Thursday, August 02, 2007

The State of Busyness

I began this essay on the assumption that 'business' was the noun form of busy.
It was triggered by a former classmate who alleged that I was accumulating”several new friends and not sparing time to maintain old friendships. To him, I almost said the dreaded words - “I'm busy” - before I remembered my promise never to say them. I have decided that those are the rudest words in the English language. They do not come second to the four-letter words that my nine-year-old has picked up and which I no longer forbid. They are, very simply, the rudest.
Claiming that I am busy implies that I am physically capable of using time, but that time is reserved for issues more important than the person I am speaking with. It is equivalent to saying that the other person is not my priority.

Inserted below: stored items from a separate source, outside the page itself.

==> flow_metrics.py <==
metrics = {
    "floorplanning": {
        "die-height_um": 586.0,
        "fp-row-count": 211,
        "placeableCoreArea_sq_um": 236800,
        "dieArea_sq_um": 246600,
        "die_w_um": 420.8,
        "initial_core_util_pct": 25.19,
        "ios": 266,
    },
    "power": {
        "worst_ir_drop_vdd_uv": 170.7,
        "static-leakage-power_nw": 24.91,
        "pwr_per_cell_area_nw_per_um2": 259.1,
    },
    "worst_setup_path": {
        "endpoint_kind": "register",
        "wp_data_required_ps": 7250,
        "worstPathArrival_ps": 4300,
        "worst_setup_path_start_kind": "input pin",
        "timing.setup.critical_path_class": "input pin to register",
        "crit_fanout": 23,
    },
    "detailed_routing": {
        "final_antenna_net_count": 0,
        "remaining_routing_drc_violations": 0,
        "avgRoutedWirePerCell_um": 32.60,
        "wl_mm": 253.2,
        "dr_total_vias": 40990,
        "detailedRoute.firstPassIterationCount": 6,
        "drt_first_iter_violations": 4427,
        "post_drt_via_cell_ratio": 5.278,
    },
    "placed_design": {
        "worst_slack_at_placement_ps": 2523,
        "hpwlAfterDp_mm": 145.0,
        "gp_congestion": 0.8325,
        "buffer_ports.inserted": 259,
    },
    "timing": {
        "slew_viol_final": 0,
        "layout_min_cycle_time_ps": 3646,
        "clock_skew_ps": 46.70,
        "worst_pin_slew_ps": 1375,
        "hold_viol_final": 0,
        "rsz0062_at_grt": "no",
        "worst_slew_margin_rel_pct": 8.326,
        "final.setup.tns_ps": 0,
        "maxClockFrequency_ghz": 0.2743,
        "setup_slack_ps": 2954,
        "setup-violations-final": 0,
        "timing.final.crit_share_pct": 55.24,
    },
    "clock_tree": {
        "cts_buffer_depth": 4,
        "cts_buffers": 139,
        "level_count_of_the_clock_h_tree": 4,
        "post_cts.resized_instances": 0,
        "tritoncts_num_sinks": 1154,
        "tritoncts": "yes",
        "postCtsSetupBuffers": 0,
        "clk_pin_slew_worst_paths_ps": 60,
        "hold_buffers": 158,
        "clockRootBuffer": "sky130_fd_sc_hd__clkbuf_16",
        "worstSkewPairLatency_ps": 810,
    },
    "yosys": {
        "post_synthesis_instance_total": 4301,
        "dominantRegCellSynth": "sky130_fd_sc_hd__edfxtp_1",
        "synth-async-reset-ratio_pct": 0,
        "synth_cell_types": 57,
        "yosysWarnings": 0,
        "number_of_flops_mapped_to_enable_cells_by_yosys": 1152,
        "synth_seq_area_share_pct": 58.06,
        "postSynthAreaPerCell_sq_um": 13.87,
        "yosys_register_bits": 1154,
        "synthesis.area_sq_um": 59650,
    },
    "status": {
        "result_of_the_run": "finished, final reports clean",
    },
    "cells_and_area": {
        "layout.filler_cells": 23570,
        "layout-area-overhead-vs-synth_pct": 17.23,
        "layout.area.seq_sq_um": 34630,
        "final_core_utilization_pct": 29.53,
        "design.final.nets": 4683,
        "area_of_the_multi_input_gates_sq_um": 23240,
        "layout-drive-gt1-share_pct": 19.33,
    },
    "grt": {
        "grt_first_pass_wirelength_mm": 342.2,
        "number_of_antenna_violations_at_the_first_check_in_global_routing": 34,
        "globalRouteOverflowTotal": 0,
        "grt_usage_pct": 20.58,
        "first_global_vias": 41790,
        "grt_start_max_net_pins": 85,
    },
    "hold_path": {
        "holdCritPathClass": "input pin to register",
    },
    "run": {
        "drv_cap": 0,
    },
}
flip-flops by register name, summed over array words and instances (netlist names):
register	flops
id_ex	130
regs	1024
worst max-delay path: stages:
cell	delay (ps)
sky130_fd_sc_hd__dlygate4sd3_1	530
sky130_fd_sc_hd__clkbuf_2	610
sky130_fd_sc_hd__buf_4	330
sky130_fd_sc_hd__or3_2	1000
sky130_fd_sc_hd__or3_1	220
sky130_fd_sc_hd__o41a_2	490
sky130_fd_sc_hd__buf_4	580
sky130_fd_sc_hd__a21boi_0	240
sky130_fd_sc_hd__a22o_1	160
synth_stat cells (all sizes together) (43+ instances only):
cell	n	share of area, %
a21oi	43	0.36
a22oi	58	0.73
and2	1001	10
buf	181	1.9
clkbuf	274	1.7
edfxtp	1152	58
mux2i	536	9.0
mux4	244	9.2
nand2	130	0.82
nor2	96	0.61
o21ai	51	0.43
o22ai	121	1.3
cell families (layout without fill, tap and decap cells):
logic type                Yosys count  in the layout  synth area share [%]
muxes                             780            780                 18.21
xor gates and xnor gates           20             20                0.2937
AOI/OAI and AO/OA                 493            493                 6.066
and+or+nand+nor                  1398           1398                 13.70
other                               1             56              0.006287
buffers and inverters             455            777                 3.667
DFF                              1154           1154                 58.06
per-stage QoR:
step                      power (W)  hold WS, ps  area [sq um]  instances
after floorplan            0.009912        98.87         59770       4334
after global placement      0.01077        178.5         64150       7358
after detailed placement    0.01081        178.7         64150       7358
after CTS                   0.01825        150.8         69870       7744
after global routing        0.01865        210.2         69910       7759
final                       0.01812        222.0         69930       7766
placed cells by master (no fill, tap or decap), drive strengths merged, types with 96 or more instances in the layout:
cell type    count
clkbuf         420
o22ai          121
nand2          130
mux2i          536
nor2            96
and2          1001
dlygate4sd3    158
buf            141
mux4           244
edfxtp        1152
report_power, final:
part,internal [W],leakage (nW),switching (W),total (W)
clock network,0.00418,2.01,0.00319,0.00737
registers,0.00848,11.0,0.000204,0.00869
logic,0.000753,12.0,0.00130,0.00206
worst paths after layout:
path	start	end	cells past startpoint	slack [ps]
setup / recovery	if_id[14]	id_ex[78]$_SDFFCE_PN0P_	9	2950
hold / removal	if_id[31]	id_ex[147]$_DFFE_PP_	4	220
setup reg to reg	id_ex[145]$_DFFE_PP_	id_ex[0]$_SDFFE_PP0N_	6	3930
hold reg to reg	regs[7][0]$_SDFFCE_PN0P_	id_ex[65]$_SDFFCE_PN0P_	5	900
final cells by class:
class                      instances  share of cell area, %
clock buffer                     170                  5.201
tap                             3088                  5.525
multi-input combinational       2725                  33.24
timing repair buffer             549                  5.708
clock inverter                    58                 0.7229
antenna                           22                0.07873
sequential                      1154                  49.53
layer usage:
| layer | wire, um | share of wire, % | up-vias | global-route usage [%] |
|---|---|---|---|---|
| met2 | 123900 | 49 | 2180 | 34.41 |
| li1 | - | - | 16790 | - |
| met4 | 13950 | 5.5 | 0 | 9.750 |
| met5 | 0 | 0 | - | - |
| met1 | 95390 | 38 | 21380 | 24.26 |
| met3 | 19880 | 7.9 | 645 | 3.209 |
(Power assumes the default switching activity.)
[config.mk]
export PLATFORM = sky130hd
export DESIGN_NAME = forward_unit
export DESIGN_NICKNAME = d
export VERILOG_FILES = /design/src/cpu_pkg.sv /design/src/forward_unit.sv
export VERILOG_INCLUDE_DIRS = /design/src /design/src/src
export SDC_FILE = /design/constraint.sdc
export NUM_CORES = 1
export LEC_CHECK = 0
export BUFFER_PORTS_ARGS = -buffer_cell sky130_fd_sc_hd__buf_2
export CORE_AREA = 10 10 101 103
export DETAILED_ROUTE_END_ITERATION = 10
export DIE_AREA = 0 0 111 113
export PLACE_DENSITY = 0.55
export SLEW_MARGIN = 20
export SYNTH_ARGS = -nofsm -noshare
export SYNTH_HDL_FRONTEND = slang
export SYNTH_SLANG_ARGS = --single-unit
[constraint.sdc]
create_clock -name vclk -period 1.1
set_input_delay 0.11 -clock vclk [all_inputs]
set_output_delay 0.11 -clock vclk [all_outputs]
set_load 0.03 [all_outputs]
[src/cpu_consts.svh]
`ifndef CPU_CONSTS_SVH
`define CPU_CONSTS_SVH

// Width of a machine word, also the width of the PC
`define XLEN 32

// Architectural registers, r0 always reads as zero
`define NREGS 32

// Both memories are word addressed
`define IMEM_DEPTH 256
`define DMEM_DEPTH 256

`endif

[src/cpu_pkg.sv]
`default_nettype none
`include "cpu_consts.svh"

package cpu_pkg;

	// Encodings of instruction bits 31..26
	typedef enum logic [5:0] {
		OP_NOP  = 6'd0,
		OP_ADD  = 6'd1,
		OP_SUB  = 6'd2,
		OP_AND  = 6'd3,
		OP_OR   = 6'd4,
		OP_XOR  = 6'd5,
		OP_SLT  = 6'd6,
		OP_ADDI = 6'd7,
		OP_LW   = 6'd8,
		OP_SW   = 6'd9,
		OP_BEQ  = 6'd10,
		OP_BNE  = 6'd11,
		OP_JAL  = 6'd12,
		OP_HLT  = 6'd13
	} opcode_t;

	typedef enum logic [1:0] {
		FWD_REG = 2'd0, // Value read in decode
		FWD_MEM = 2'd1,
		FWD_WB  = 2'd2
	} fwd_sel_t;

	typedef struct packed {
		logic valid;
		logic [`XLEN-1:0] pc;
		logic [`XLEN-1:0] inst;
	} if_id_t;

	typedef struct packed {
		logic valid;
		opcode_t op;
		logic [$clog2(`NREGS)-1:0] rd;
		logic [$clog2(`NREGS)-1:0] rs1;
		logic [$clog2(`NREGS)-1:0] rs2;
		logic [`XLEN-1:0] rs1_val;
		logic [`XLEN-1:0] rs2_val;
		logic [`XLEN-1:0] imm;
		logic [`XLEN-1:0] pc;
		logic regwrite;
	} id_ex_t;

	typedef struct packed {
		logic valid;
		opcode_t op;
		logic [$clog2(`NREGS)-1:0] rd;
		logic [`XLEN-1:0] alu_out; // Also the load or store address
		logic [`XLEN-1:0] store_data;
		logic regwrite;
	} ex_mem_t;

	typedef struct packed {
		logic valid;
		opcode_t op;
		logic [$clog2(`NREGS)-1:0] rd;
		logic [`XLEN-1:0] wdata;
		logic regwrite;
	} mem_wb_t;

	typedef struct packed {
		logic [$clog2(`NREGS)-1:0] rd;
		logic [`XLEN-1:0] wdata;
	} retire_t;

endpackage

`default_nettype wire

[src/forward_unit.sv]
`timescale 1ns/1ps
`default_nettype none
`include "cpu_consts.svh"

module forward_unit (
	input cpu_pkg::id_ex_t id_ex,
	input cpu_pkg::ex_mem_t ex_mem,
	input cpu_pkg::mem_wb_t mem_wb,
	output cpu_pkg::fwd_sel_t fwd_a,
	output cpu_pkg::fwd_sel_t fwd_b,
	output cpu_pkg::fwd_sel_t fwd_store
);
	import cpu_pkg::*;

	logic b_is_reg;

	// The younger writer in MEM takes priority over WB
	function automatic fwd_sel_t pick(input logic [$clog2(`NREGS)-1:0] src);
		if (ex_mem.valid && ex_mem.regwrite && (ex_mem.rd != '0) && (ex_mem.rd == src))
			return FWD_MEM;
		if (mem_wb.valid && mem_wb.regwrite && (mem_wb.rd != '0) && (mem_wb.rd == src))
			return FWD_WB;
		return FWD_REG;
	endfunction

	assign b_is_reg = id_ex.op inside {OP_ADD, OP_SUB, OP_AND, OP_OR, OP_XOR, OP_SLT,
		OP_BEQ, OP_BNE};

	assign fwd_a = pick(id_ex.rs1);
	assign fwd_b = b_is_reg ? pick(id_ex.rs2) : FWD_REG; // Immediate forms ignore rs2
	assign fwd_store = (id_ex.op == OP_SW) ? pick(id_ex.rs2) : FWD_REG;

endmodule

`default_nettype wire

==> results by stage, run 1 <==
Die:
- After floorplanning, the core was sized to cover 8130 sq um.
- The full die area is 12500 sq um.
- The floorplan has 33 rows.
- Measured along the y axis, the die boundary spans between 100 and 150 microns.
- The die outline width is about 110 microns.
- The initial utilization of the core area, before any placement, comes to 4.26%.
- For this design the top-level I/O count stands at 279.

Min path:
- The path class of the tightest hold or removal check is in2out.

Timing:
- The final clock period utilization by the worst path is 139%.
- The total count of max-transition violations in the final report is 0.
- The final-report hold violation count is 0.
- For this run, the top clock speed supported by timing is roughly 0.65 GHz.
- Across all setup checks in the final design, the least slack found is -0.428 ns.
- The final sum of negative setup slack is -2.28 ns.
- Setup violations remaining at the end of the flow were counted as 6.
- Headroom to the max-slew limit came out at about 65%.
- Setup repair after global routing could not meet its margin everywhere.
- The worst hold margin is between 0.6 and 0.7 ns.
- The worst path in the final design needs a cycle of between 1.5 and 2 ns, including I/O delays and setup.
- For the pin with the worst max-slew slack, the measured transition is roughly 0.53 ns.

Finish:
- In the final layout, the share of cells above drive strength 1 is around two thirds.
- The layout filler cell count is roughly 950.
- Clock buffers in the final layout number 0.
- The final core utilization is between 10 and 15%.
- The antenna cell count is 0.
- The area taken by flip-flops and latches is 0 sq um.
- From synthesis to final layout, the design area changed by 168%.
- Leaving out fill and tap cells, the most frequent cells in the layout are 28 x sky130_fd_sc_hd__buf_2, 11 x sky130_fd_sc_hd__buf_4, 9 x sky130_fd_sc_hd__xor2_1, 9 x sky130_fd_sc_hd__buf_6, 6 x sky130_fd_sc_hd__xnor2_1.
- The final net count is around 370.
- The leading cell type in the layout, fill and taps excluded is sky130_fd_sc_hd__buf_2.
- There are 0 flip-flops and latches.

Global route:
- The via count of the first global-routing pass was 616.
- The number of antenna violations at the first check in global routing was 0.
- Global routing consumed, over all layers together, 2.94% of the routing resources.
- The global route total overflow is 0.
- The first-pass GRT wire length is ~3100 microns.
- The pin count of the biggest net entering global routing is 4.

Drt:
- Using the TritonRoute via totals, the vias-per-cell ratio works out to roughly 2.6.
- The antenna violation net count after detailed routing is 0.
- The detailed router placed ~530 vias in this run.
- Dividing the detail-routed wire length by the instance count gives about 9.7 microns.
- The residual DRC count is 0.
- For this block, the routed nets add up to 1960 microns of wire.
- The first TritonRoute pass finished after 4 iterations.
- The number of design-rule violations left by the first detailed-router iteration is 19.

Synthesis:
- The synthesized area divided by synthesized cell count is around 7.1 sq um.
- The synthesized netlist net count is between 300 and 400.
- The synthesized netlist contains 15 unique library cells.
- By area the synthesized netlist is led by sky130_fd_sc_hd__xnor2_1 28%, sky130_fd_sc_hd__xor2_1 23%, sky130_fd_sc_hd__nor3_2 8.7%.
- Summed over all instances, the cell type with the most area after synthesis is sky130_fd_sc_hd__xnor2_1.
- In this run the cell area of the synthesized design comes to 347 sq um.
- Summing the sequential cell areas from Yosys gives 0% of the chip area.
- The top cell type's share of synthesized area is roughly 28%.
- In the synthesized netlist, the number of instances is just under 50.
- The count of warnings emitted by yosys is 0.

Critical path:
- The arrival time at the worst endpoint is between 1 and 1.5 ns.
- The kind of start point of the critical path is an input pin.
- The critical path class is in2out.
- The type of element capturing the critical path is an output port.
- The required time at the endpoint of the critical path is around 0.99 ns.
- In this run the worst path has a maximum fanout of 3.

Power:
- The largest vdd supply drop is between 0.0001 and 0.00015 V.
- Dividing total power by cell area gives a power density of about 290 nW/um^2.
- Summed over all cells, the static leakage comes to 0.367 nW.

Place:
- The estimated wirelength of the detail-placed design is around 1800 microns.
- The global placer's final weighted congestion is 0.778.
- During placement, the flow inserted port buffers numbering 36.

Flow run:
- The total of max-cap violations is 0.

Run status:
- The flow ran to the end, but the final reports show violations.
- The checks that failed: setup timing.
-- synth_stat cells --
master                      n
sky130_fd_sc_hd__xnor2_1   11
sky130_fd_sc_hd__xor2_1     9
sky130_fd_sc_hd__nor2_1     6
sky130_fd_sc_hd__nand2_1    4
sky130_fd_sc_hd__nand4_1    3
sky130_fd_sc_hd__nor3_2     3
sky130_fd_sc_hd__nor4_1     3
sky130_fd_sc_hd__nor3_1     2
sky130_fd_sc_hd__or4_1      2
sky130_fd_sc_hd__a21oi_1    1
sky130_fd_sc_hd__inv_1      1
sky130_fd_sc_hd__nand3_1    1
sky130_fd_sc_hd__nor2b_1    1
sky130_fd_sc_hd__o211ai_2   1
sky130_fd_sc_hd__o221ai_1   1
-- cell families after synthesis --
group | Yosys count | synth area share [%]
xor gates and xnor gates | 20 | 50.5
AOI/OAI and AO/OA | 3 | 7.58
buffers and inverters | 1 | 1.08
and+or+nand+nor | 25 | 40.8
-- worst max-delay path, stage by stage --
cell and delay [ns]:
sky130_fd_sc_hd__buf_6 0.09, sky130_fd_sc_hd__or4_4 0.54, sky130_fd_sc_hd__o211ai_4 0.26, sky130_fd_sc_hd__or4_4 0.22
sky130_fd_sc_hd__nor2_4 0.04, sky130_fd_sc_hd__buf_6 0.15
-- routing by layer --
metal	up-vias	global-route usage [%]	share of wire, %
met4	0	0	0
met1	230	3.66	44
met3	0	1.22	11
met2	30	4.91	44
met5	-	0	0
li1	271	-	-
-- layout make-up --
| type | instances | area [sq um] | area share, % |
|---|---|---|---|
| timing repair buffer | 48 | 324 | 35.0 |
| tap | 105 | 131 | 14.2 |
| inverter | 1 | 3.75 | 0.405 |
| multi-input combinational | 48 | 468 | 50.5 |
-- metrics by stage --
stage	cell area, sq um	total power [mW]	worst slack, ns	std cells
2_1_floorplan	409	0.0974	-0.328	49
3_3_place_gp	803	0.224	-0.519	201
3_5_place_dp	803	0.226	-0.535	201
4_1_cts	900	0.259	-0.431	202
5_1_grt	927	0.297	-0.471	202
6_report	927	0.272	-0.428	202
-- worst paths after layout --
kind,cells after the start,slack (ns),start,end
setup / recovery,6,-0.43,ex_mem[65],fwd_b[0]
hold / removal,4,0.65,mem_wb[0],fwd_a[1]
-- power by group --
group / switching, mW / internal (mW) / total [mW]
sequential: 0 / 0 / 0
clock: 0 / 0 / 0
combinational: 0.129 / 0.142 / 0.272
total: 0.129 / 0.142 / 0.272
-- what timing repair did --
action	4_1_cts	5_1_grt
resized for setup	20	4
pin swaps	10	3
endpoints found under the hold margin	0	0
hold buffers	0	0
setup endpoints to repair	6	6
setup buffers	1	0
Power figures use the tool's default switching activity.
==> inputs of run 2 (changes only) <==
--- a/config.mk
+++ b/config.mk
@@ -10,7 +10,7 @@
 export CORE_AREA = 10 10 101 103
 export DETAILED_ROUTE_END_ITERATION = 10
 export DIE_AREA = 0 0 111 113
-export PLACE_DENSITY = 0.55
+export PLACE_DENSITY = 0.53
 export SLEW_MARGIN = 20
 export SYNTH_ARGS = -nofsm -noshare
 export SYNTH_HDL_FRONTEND = slang
==> constraint.sdc (replaced) <==
create_clock -name vclk -period 1.6
set_input_delay 0.16 -clock vclk [all_inputs]
set_output_delay 0.16 -clock vclk [all_outputs]
set_load 0.03 [all_outputs]
==> run 2 against run 1 <==
The flow still finishes with violations (setup timing); first-iteration DRC count is 11% higher; setup slack better by 0.37 ns; die area unchanged; clock-buffer cell count did not move; power is 36% lower; routed wire length up 18%; combinational power is 36% lower; via count is 0.19% lower; non-clock buffer count decreased by 4; critical path type unchanged; critical endpoint unchanged.
==> results by stage, run 2 (synthesized netlist as in run 1, its figures left out) <==
Finish:
- The sequential cell count is 0 (unchanged).
- The number of clock buffers in the layout is 0 (unchanged).
- The final net count is 368 (-1.1%).
- The layout filler cell count is 927 (-2.0%).
- The library cell used most frequently in the layout, excluding fill and tap cells, is sky130_fd_sc_hd__buf_2.
- The fraction of final layout cells sized beyond drive strength 1 is 60.2% (-6.8 points).
- The top cell types in the final layout, fill and taps aside, are 29 x sky130_fd_sc_hd__buf_2, 9 x sky130_fd_sc_hd__xor2_1, 9 x sky130_fd_sc_hd__xnor2_1, 9 x sky130_fd_sc_hd__buf_4, 5 x sky130_fd_sc_hd__buf_6.
- The area taken by flip-flops and latches is 0 sq um (unchanged).
- The count of placed standard cells in the final layout, fillers left out is 201 (-0.50%).
- The area growth from synthesis to layout is 147%.

Die:
- The area of the core is 8130 sq um (unchanged).
- The die outline width is 111 microns (unchanged).
- The number of rows in the core area came to 33 (unchanged).
- The full die area came to 12500 sq um (unchanged).
- The number of ports placed on the die boundary is 279 (unchanged).
- The initial core utilization came to 4.26% (unchanged).
- The vertical die dimension is 113 microns (unchanged).

Power:
- The clock network power share came to 0% (unchanged).
- The cell-internal power is 0.0883 mW (-38%).
- The total net switching power is 0.0860 mW (-33%).
- The total leakage power was 0.323 nW (-12%).
- The largest vdd supply drop is 0.0000739 V (-48%).
- The part of the power in combinational logic is 100.0% (about the same).
- The switching share of power came to 49.4% (+1.8 points).
- The power density relative to cell area is 203 nW/um^2 (-31%).
- The power share of the sequential group is 0% (unchanged).

Timing:
- The transition at the pin with the smallest max-transition slack is 0.513 ns (-0.0145 ns).
- The final clock period utilization by the worst path is 103%.
- The final critical path time including I/O delays and setup is about 1.7 ns.
- The final-report hold violation count is 0 (unchanged).
- The setup slack of the critical path after layout is -0.0559 ns (+0.372 ns).
- Setup repair after global routing could not meet its margin everywhere.
- The final number of setup-violating endpoints is 6 (unchanged).
- The total count of max-transition violations in the final report is 0 (unchanged).
- The worst-case headroom to the max-slew limit is 65.8% (+0.96 points).
- Timing would allow up to 0.604 GHz.

Global route:
- The global route total overflow was 0 (unchanged).
- The via count of the first global-routing pass is 618 (+0.32%).
- The pin count of the biggest net entering global routing was 4 (unchanged).
- The number of antenna violations at the first check in global routing was 2 (+2).
- The total global-route track usage is 3.33% (+0.39 points).
- The first-pass GRT wire length came to 3280 microns (+5.3%).

Critical path:
- Traced cell by cell, the critical path runs through buf_2, buf_4, xnor2_2, nand2_1, or4_4, nor2_4, buf_6.
- The highest net fanout along the worst path was 2 (-1).
- The delay of the slowest cell on the worst path is 0.58 ns (+0.04 ns).
- The dominant delay contributor by cell family on the critical path is simple AND/OR/NAND/NOR gates.
- The critical path class is in2out.
- The buffers plus inverters on the worst setup path is 3 (+1).
- The arrival time at the worst endpoint is 1.50 ns (+0.08 ns).
- The required time at the endpoint of the critical path is 1.44 ns (+0.45 ns).
- The type of element capturing the critical path is an output port.
- The slowest stage of the critical path belongs to the cell sky130_fd_sc_hd__or4_4.
- STA classifies the critical path startpoint as an input pin.

Run status:
- The final reports fail on setup timing.
- The flow ran to the end, but the final reports show violations.

Place:
- The count of port buffers added during placement was 36 (unchanged).
- The total placed cells including tap cells was 196 (-2.5%).
- The estimated wirelength of the detail-placed design is 2110 microns (+16%).
- The global placer's final weighted congestion is 0.726 (-6.7%).
- The post-place setup slack is -0.198 ns (+0.337 ns).

Min path:
- The path with the worst hold slack has its endpoint at fwd_a[1].
- The cell depth of the worst hold path is 4 (unchanged).
- The path type of the worst min-delay path is in2out.
- The start point of the worst hold path is mem_wb[0].

Drt:
- The number of design-rule violations left by the first detailed-router iteration came to 21 (+2).
- The wire length reported by the detailed router is 2320 microns (+18%).
- The per-cell via count in the routed design was 2.64 (+0.31%).
- The number of detailed-routing iterations run before antenna repair is 2 (-2).
- The antenna violation net count after detailed routing came to 0 (unchanged).
- The count of vias placed by the detailed router was 530 (-0.19%).
- The residual DRC count was 0 (unchanged).
- The mean routed wirelength per cell is 11.5 microns (+19%).

Clock network:
- The count of hold buffers inserted by post-cts repair came to 0 (unchanged).

Flow run:
- The total of max-cap violations was 0 (unchanged).
run 2: cell count changes in the layout (fill, tap and decap cells not counted):
| cell | before | now |
|---|---|---|
| sky130_fd_sc_hd__nand3_1 | 0 | 1 |
| sky130_fd_sc_hd__nor3_4 | 3 | 1 |
| sky130_fd_sc_hd__diode_2 | 0 | 3 |
| sky130_fd_sc_hd__nor3_2 | 0 | 2 |
| sky130_fd_sc_hd__nand2_2 | 1 | 0 |
| sky130_fd_sc_hd__nand3_2 | 1 | 0 |
| sky130_fd_sc_hd__xnor2_2 | 5 | 2 |
| sky130_fd_sc_hd__buf_2 | 28 | 29 |
| sky130_fd_sc_hd__xnor2_1 | 6 | 9 |
| sky130_fd_sc_hd__buf_6 | 9 | 5 |
| sky130_fd_sc_hd__buf_4 | 11 | 9 |
| sky130_fd_sc_hd__nand2_1 | 3 | 4 |
| sky130_fd_sc_hd__buf_12 | 0 | 1 |
run 2: area by class of cell:
class	instances	area, sq um	area share (%)
tap	105	131	15.3
antenna	3	7.51	0.876
multi-input combinational	48	425	49.6
timing repair buffer	44	289	33.7
inverter	1	3.75	0.438
run 2: what timing repair did:
action,4_1_cts,5_1_grt
buffers inserted,1,1
pin swaps,9,5
cloned,0,0
setup endpoints to repair,6,6
hold endpoints to repair,0,0
gates resized for setup,20,3
run 2: tightest hold or removal path, stage by stage:
cell	delay [ns]
sky130_fd_sc_hd__buf_2	0.10
sky130_fd_sc_hd__nand2_1	0.14
sky130_fd_sc_hd__nor3_4	0.06
sky130_fd_sc_hd__buf_6	0.13
run 2: how the worst max path moves through the flow:
stage	start	endpoint	slack (ns)	cells after the start
finish	ex_mem[69]	fwd_b[0]	-0.06	7
CTS	ex_mem[65]	fwd_b[0]	-0.06	6
global placement	ex_mem[67]	fwd_b[1]	-0.15	6
global route	ex_mem[69]	fwd_b[0]	-0.11	7
floorplan	ex_mem[67]	fwd_b[1]	-0.01	4
detailed placement	ex_mem[67]	fwd_b[1]	-0.20	6
run 2: power by group through the flow:
stage / Combinational, mW / Clock [mW] / Sequential [mW]
floorplan: 0.0604 / 0 / 0
global placement: 0.140 / 0 / 0
detailed placement: 0.143 / 0 / 0
CTS: 0.165 / 0 / 0
global route: 0.190 / 0.000000251 / 0
finish: 0.174 / 0.000000251 / 0
run 2: layer usage:
metal | vias up | track usage [%] | wire (microns)
met5 | - | 0 | 0
met4 | 0 | 1.30 | 10
met3 | 2 | 0.581 | 115
met2 | 21 | 6.64 | 1330
met1 | 239 | 3.32 | 867
li1 | 268 | - | -
run 2: stage by stage:
step / instance area, sq um / util, % / power [mW] / TNS [ns] / hold slack, ns
2_1_floorplan: 359 / - / 0.0604 / -0.00975 / 0.488
3_3_place_gp: 728 / 8.95 / 0.140 / -0.482 / 0.796
3_5_place_dp: 728 / 8.95 / 0.143 / -0.747 / 0.804
4_1_cts: 822 / 10.1 / 0.165 / -0.301 / 0.777
5_1_grt: 857 / 10.5 / 0.190 / -0.467 / 0.786
6_report: 857 / 10.5 / 0.174 / -0.177 / 0.761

Now this works very well in a taut business relationship where I am itching to put the other person down, step on her and thus climb a few inches higher. That, of course, is the state of global business as we have shaped it. If she and I were humane persons, I would state specifics - whether I will look at her file now, later or never. Everyone is supposed to be busy. Must I state the obvious?
“The world is moving so fast these days that the one who says it can't be done is generally interrupted by someone doing it,” said Harry Emerson Fosdick, an American clergyman. Every professional, entrepreneur and labourer knows that too. Thus they hurtle from deadline to deadline, barely making it home in time for dinner if someone has cooked it. Two software engineers whom I know get home nine hours before I have breakfast. That leaves them enough time to bathe, cook, do laundry and sleep. They also eat, if they can squeeze it in somewhere there.
The cataclysm occurs when those words reach home. I found myself saying them to my older daughter one morning while I was preparing the family breakfast - not instant cereal: we are still simble unprocessed Malayalis - and packing everyone's lunch. She was trying to tell me how she and her friends had started laughing the previous day over something very trivial and they couldn't stop laughing all afternoon. She had not found time to talk to me the previous evening as I chased her through her bath, tea and homework...Then we had had guests and hurried through dinner. She was still laughing at it the next morning but not having prepared for the day as usual, I was frazzled and told her, “I'm busy. Can't you just eat your breakfast and get ready?”
The laughter died out and her lips tightened. That evening, I asked her how her day had been. She shrugged her shoulders and sighed, “It was okay.” That shrug said I had blown my chance. With a pre-teen, it spells conversational disaster.
Bertrand Russell observed that people were working such long hours that they were too tired to enjoy active and civilising leisure pursuits, so they fell into passive forms of recreation - going to the cinema, watching sport or listening to other people play music as opposed to playing it. He suggested more liberal arts education and more leisure for a more creative, fulfilling and contented life. He also suggested a four-hour week, but that was 1932. Saying it now is blasphemy.
Seventy six years later, people say they are concerned about the lack of balance in their lives, but seem powerless to do much about it. For instance, we are usually powerless about switching off the television when a guest has arrived. When we have told the guest on the telephone how busy we are, but he still arrives, we must continue with our busyness.
To those who protest that they are only busy doing useful stuff, I quote Tagore: He who is too busy doing good finds no time to be good.
That reminds me. I don't have time to write more as I'm busy. I apologise for my rudeness.